The China Insurance Regulatory Commission (CIRC) released the newly amended regulation on the management of insurance companies Tuesday.
The amendment, an effort by the regulators to catch up with changes in the insurance market, heightens the requirement for risk control and payment ability of insurers during business expansion.
It also encourages a faster pace of innovation and allows investors to take a bigger ratio of stakes in insurance firms.
"The amendment is aimed at setting new rules of play and upgrading the regulatory scheme within the insurance industry," a CIRC spokesman said Tuesday.
It will push insurance companies to transform management ideologies and improve their services, while better protecting the interests of consumers, he said.
The original regulation, enacted in 2000, has been quickly outstripped by the rapidly expanding market. Increased competition created the need for more market-driven rules and raised the requirements for information disclosure and risk control, according to experts.
The new rules put more emphasis on the payment ability and capital adequacy of insurers.
The CIRC is also obliged to educate investors of the potential risks that come with investing in insurance companies.
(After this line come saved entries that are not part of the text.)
[src/mux_adc_pkg.sv]
package mux_adc_pkg;
  // channel and configuration widths
  localparam int CHAN_W = 3;
  localparam int ENTRY_W = 7;
  localparam int PTR_W = 4;
  localparam int DEPTH = 16;
  // stored entry layout: pair, chan[2:0], polarity, gain, last
  localparam int ENT_PAIR = 6;
  localparam int ENT_CH_HI = 5;
  localparam int ENT_CH_LO = 3;
  localparam int ENT_POL = 2;
  localparam int ENT_GAIN = 1;
  localparam int ENT_LAST = 0;
  // conversion timing
  localparam int CONV_TIME_NS = 1400;
  localparam int CLK_PERIOD_NS = 10;
  localparam int CONV_CYCLES = (CONV_TIME_NS + CLK_PERIOD_NS - 1) / CLK_PERIOD_NS;
  localparam int TRIG_RELEASE_NS = 400;
  // reset values and step sizes
  localparam logic [CHAN_W-1:0] CHAN_ZERO = 3'h0;
  localparam logic [PTR_W-1:0] PTR_ZERO = 4'h0;
  localparam logic [PTR_W-1:0] PTR_LAST = 4'hf;
  localparam logic [CHAN_W-1:0] SCAN_STEP_SE = 3'h1;
  localparam logic [CHAN_W-1:0] SCAN_STEP_PAIR_SELECT = 3'h2;
  localparam logic [PTR_W-1:0] PTR_STEP = 4'h1;
  // operating modes from the two mode pins
  typedef enum logic [1:0] {
    MODE_DIRECT = 2'b00,
    MODE_SCAN = 2'b01,
    MODE_PROGRAM = 2'b10,
    MODE_RUN = 2'b11
  } op_mode_t;
  // conversion states
  typedef enum logic [1:0] {
    CONV_IDLE = 2'b00,
    CONV_BUSY = 2'b01,
    CONV_HOLD = 2'b10
  } conv_state_t;
endpackage : mux_adc_pkg

[src/mux_adc_sequencer_control.sv]
`timescale 1ns/100ps
// How it works
// - with select low, a falling sample trigger starts a conversion.
// - trigger activity is ignored while a conversion runs.
// - busy is low throughout each conversion, high when done.
// - select and read low keep result outputs driven; capture at busy rise.
// - with read strobe high, result outputs stay high impedance.
// - tied read/trigger: previous result shown, new one at busy rise.
// - tied read/trigger: each strobe starts a conversion and reads the last result.
// - both mode pins low: channel pins drive mux, config pins set span.
// - direct/scan inputs transparent while load low, latched at its rise.
// - mode 01 is scan: channel pins ignored, pair/gain/polarity honoured.
// - scan with pair low cycles eight single-ended inputs.
// - scan with pair high cycles four differential pairs.
// - pair select is evaluated afresh for every scan conversion.
// - scan counter clears on every change of low-order mode pin.
// - scan counter steps one or two; converted address shown with result.
// - sequencer holds 16 entries of 7 bits including a last flag.
// - an entry reads back as a 7-bit status word on output pins.
// - mode 10 opens the sequencer, holds busy low, blocks conversions.
// - pointer returns to entry zero whenever a mode pin changes.
// - load strobe rise in program mode stores inputs and advances pointer.
// - last write before low mode pin rises ends sequence; wraps after 16.
// - result drivers enabled only while read and select are low.
// - readback read strobe rise tri-states outputs and advances pointer.
module mux_adc_sequencer_control
  import mux_adc_pkg::*;
#(
  parameter int RES_W = 12,
  parameter int CONV_LEN = CONV_CYCLES
) (
  // clock and reset
  input wire logic sys_clk,
  input wire logic rstn,
  // host control pins
  input wire logic sample_trigger_n,
  input wire logic select_n,
  input wire logic read_n,
  input wire logic load_n,
  input wire logic mode_pin_high_order,
  input wire logic mode_pin_low_order,
  // address and configuration pins
  input wire logic [CHAN_W-1:0] channel_select_in,
  input wire logic pair_select,
  input wire logic gain_range_select,
  input wire logic polarity_select,
  // result from the converter core
  input wire logic [RES_W-1:0] conv_result,
  // result and address outputs
  output logic [RES_W-1:0] data_out,
  output logic [RES_W-1:0] data_oe,
  output logic [CHAN_W-1:0] channel_code_out,
  output logic pair_flag_out,
  output logic addr_oe,
  output logic busy_n,
  // configuration to the analog front end
  output logic [CHAN_W-1:0] mux_channel,
  output logic mux_pair,
  output logic mux_gain,
  output logic mux_polarity,
  output logic conv_sample
);
  localparam int CNT_W = $clog2(CONV_LEN + 1);
  localparam logic [CNT_W-1:0] CONV_LAST = CNT_W'(CONV_LEN - 1);
  localparam int NPIN = 12;

  // synchronised pins
  logic [NPIN-1:0] pins_raw;
  logic [NPIN-1:0] pins;
  assign pins_raw = {sample_trigger_n, select_n, read_n, load_n, mode_pin_high_order,
                     mode_pin_low_order, channel_select_in, pair_select, gain_range_select, polarity_select};

  pin_sync #(.WIDTH(NPIN)) u_sync (
    .sys_clk(sys_clk),
    .rstn(rstn),
    .pin_in(pins_raw),
    .pin_out(pins)
  );

  wire trig_n = pins[11];
  wire sel_n = pins[10];
  wire rd_n = pins[9];
  wire ld_n = pins[8];
  wire [1:0] mode_pins = pins[7:6];
  wire [CHAN_W-1:0] ch_in = pins[5:3];
  wire pair_in = pins[2];
  wire gain_in = pins[1];
  wire pol_in = pins[0];

  // the synchroniser shows 0 on every pin until it has filled after reset,
  // so edge events and output drivers wait until the edge registers hold real levels;
  // otherwise a trigger pin that idles high would look like a falling edge
  localparam logic [1:0] WARM_DONE = 2'h3;
  logic [1:0] warm_cnt;
  wire settled = warm_cnt == WARM_DONE;
  always_ff @(posedge sys_clk or negedge rstn) begin
    if (!rstn) begin
      warm_cnt <= '0;
    end else if (!settled) begin
      warm_cnt <= warm_cnt + 2'h1;
    end
  end

  // previous levels for edge detection
  logic trig_q;
  logic rd_q;
  logic ld_q;
  logic [1:0] mode_q;
  always_ff @(posedge sys_clk or negedge rstn) begin
    if (!rstn) begin
      trig_q <= 1'b1;
      rd_q <= 1'b1;
      ld_q <= 1'b1;
      mode_q <= MODE_DIRECT;
    end else begin
      trig_q <= trig_n;
      rd_q <= rd_n;
      ld_q <= ld_n;
      mode_q <= mode_pins;
    end
  end

  // decoded events and modes
  op_mode_t mode;
  assign mode = op_mode_t'(mode_pins);
  wire trig_fall = settled && trig_q && !trig_n;
  wire ld_rise = settled && !ld_q && ld_n;
  wire rd_rise = settled && !rd_q && rd_n;
  wire mode_change = settled && (mode_pins != mode_q);
  wire low_mode_change = settled && (mode_pins[0] != mode_q[0]);
  wire prog_mode = mode == MODE_PROGRAM;
  wire scan_mode = mode == MODE_SCAN;
  wire run_mode = mode == MODE_RUN;

  // configuration latch: transparent while load low
  logic [CHAN_W-1:0] cfg_ch;
  logic cfg_pair;
  logic cfg_gain;
  logic cfg_pol;
  always_ff @(posedge sys_clk or negedge rstn) begin
    if (!rstn) begin
      cfg_ch <= CHAN_ZERO;
      cfg_pair <= 1'b0;
      cfg_gain <= 1'b0;
      cfg_pol <= 1'b0;
    end else if (!ld_n) begin
      cfg_ch <= ch_in;
      cfg_pair <= pair_in;
      cfg_gain <= gain_in;
      cfg_pol <= pol_in;
    end
  end

  // conversion control
  conv_state_t state;
  conv_state_t next_state;
  logic [CNT_W-1:0] conv_cnt;
  wire start_ok = trig_fall && !sel_n && !prog_mode;
  wire conv_done = state == CONV_BUSY && conv_cnt == CONV_LAST;

  // program mode parks the machine in hold, which keeps busy low
  always_comb begin
    next_state = state;
    case (state)
      CONV_IDLE: begin
        if (prog_mode) begin
          next_state = CONV_HOLD;
        end else if (start_ok) begin
          next_state = CONV_BUSY;
        end
      end
      CONV_BUSY: begin
        if (conv_done) begin
          next_state = prog_mode ? CONV_HOLD : CONV_IDLE;
        end
      end
      CONV_HOLD: begin
        if (!prog_mode) begin
          next_state = CONV_IDLE;
        end
      end
      default: next_state = CONV_IDLE;
    endcase
  end

  always_ff @(posedge sys_clk or negedge rstn) begin
    if (!rstn) begin
      state <= CONV_IDLE;
      conv_cnt <= '0;
    end else begin
      state <= next_state;
      conv_cnt <= (state == CONV_BUSY) ? conv_cnt + 1'b1 : '0;
    end
  end

  // scan counter
  // cleared on any low mode pin change so each scan pass starts at channel 0
  logic [CHAN_W-1:0] scan_ch;
  wire [CHAN_W-1:0] scan_step = cfg_pair ? SCAN_STEP_PAIR_SELECT : SCAN_STEP_SE;
  always_ff @(posedge sys_clk or negedge rstn) begin
    if (!rstn) begin
      scan_ch <= CHAN_ZERO;
    end else if (low_mode_change) begin
      scan_ch <= CHAN_ZERO;
    end else if (conv_done && scan_mode) begin
      scan_ch <= scan_ch + scan_step;
    end
  end

  // sequencer pointer and memory
  logic [PTR_W-1:0] seq_ptr;
  logic [PTR_W-1:0] last_ptr;
  logic last_valid;
  logic [ENTRY_W-1:0] seq_rd;
  wire seq_write = prog_mode && ld_rise && rd_n;
  wire seq_read_adv = prog_mode && rd_rise && ld_n;
  wire [ENTRY_W-1:0] seq_wdata = {pair_in, ch_in, pol_in, gain_in, 1'b0};
  // run mode wraps after the last programmed entry
  wire run_wrap = seq_rd[ENT_LAST] || seq_ptr == last_ptr;

  always_ff @(posedge sys_clk or negedge rstn) begin
    if (!rstn) begin
      seq_ptr <= PTR_ZERO;
      last_ptr <= PTR_LAST;
      last_valid <= 1'b0;
    end else begin
      if (mode_change) begin
        seq_ptr <= PTR_ZERO;
      end else if (seq_write || seq_read_adv) begin
        seq_ptr <= seq_ptr + PTR_STEP;
      end else if (run_mode && conv_done) begin
        seq_ptr <= run_wrap ? PTR_ZERO : seq_ptr + PTR_STEP;
      end
      if (seq_write) begin
        last_ptr <= seq_ptr;
        last_valid <= 1'b1;
      end
    end
  end

  // read and write share the pointer; read data lag it by one clock
  seq_mem u_mem (
    .sys_clk(sys_clk),
    .wr_en(seq_write),
    .wr_addr(seq_ptr),
    .wr_data(seq_wdata),
    .rd_addr(seq_ptr),
    .rd_data(seq_rd)
  );

  // end flag follows the last entry written before the low mode pin rose
  wire entry_last = last_valid && seq_ptr == last_ptr;
  wire [ENTRY_W-1:0] status_word = {seq_rd[ENTRY_W-1:1], entry_last};

  // mux selection per mode
  wire [CHAN_W-1:0] sel_ch = scan_mode ? scan_ch : run_mode ? seq_rd[ENT_CH_HI:ENT_CH_LO] : cfg_ch;
  wire sel_pair = run_mode ? seq_rd[ENT_PAIR] : cfg_pair;
  wire sel_gain = run_mode ? seq_rd[ENT_GAIN] : cfg_gain;
  wire sel_pol = run_mode ? seq_rd[ENT_POL] : cfg_pol;

  // output enable decode
  // no drivers until the synchroniser has filled, since it reads the strobes as low
  wire rd_enable = settled && !rd_n && !sel_n;
  // readback drives only the three status pins at the top of the data word
  wire [RES_W-1:0] status_oe = {{ENTRY_W-4{1'b1}}, {RES_W-ENTRY_W+4{1'b0}}};
  wire [RES_W-1:0] next_data_oe = !rd_enable ? '0 : prog_mode ? status_oe : '1;

  // front end, result and address registers
  always_ff @(posedge sys_clk or negedge rstn) begin
    if (!rstn) begin
      mux_channel <= CHAN_ZERO;
      mux_pair <= 1'b0;
      mux_gain <= 1'b0;
      mux_polarity <= 1'b0;
      conv_sample <= 1'b0;
      busy_n <= 1'b1;
      data_out <= '0;
      channel_code_out <= CHAN_ZERO;
      pair_flag_out <= 1'b0;
      data_oe <= '0;
      addr_oe <= 1'b0;
    end else begin
      if (state == CONV_IDLE && next_state == CONV_BUSY) begin
        mux_channel <= sel_ch;
        mux_pair <= sel_pair;
        mux_gain <= sel_gain;
        mux_polarity <= sel_pol;
      end
      conv_sample <= next_state == CONV_BUSY;
      busy_n <= next_state == CONV_IDLE;
      if (conv_done) begin
        data_out <= conv_result;
        channel_code_out <= mux_channel;
        pair_flag_out <= mux_pair;
      end else if (prog_mode) begin
        data_out <= {status_word[2:0], {RES_W-3{1'b0}}};
        channel_code_out <= status_word[5:3];
        pair_flag_out <= status_word[6];
      end
      data_oe <= next_data_oe;
      addr_oe <= rd_enable;
    end
  end
endmodule : mux_adc_sequencer_control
And company senior executives must report their business development plans during applications for operating licences, which will assist the regulators with their final decision.
Meanwhile, the biggest ratio a single shareholder can control in an insurance firm has been doubled from the original 10 percent.
All the changes are positive news for investors and consumers, according to Tuo Guozhu, a professor with the Capital University of Economics and Business.
Better investor education and more transparency policies and management will help investors gain a better understanding of the insurance industry and be informed of potential risks.
Many small investors were not familiar with the business in the past and simply expected good investment returns while ignoring risks, Tuo said.
Therefore, some would simply withdraw their investment if they were not getting the returns they expected.
But that erodes the stability of insurers and affect their normal operations.
On the other hand, more emphasis on the capital strength of insurers will also help maintain the financial soundness of companies during their business expansions and guarantee fund adequacy for insurance payments.
China's insurance assets exceeded 1 trillion yuan (US$120.7 billion) by the end of April, according to CIRC's latest statistics.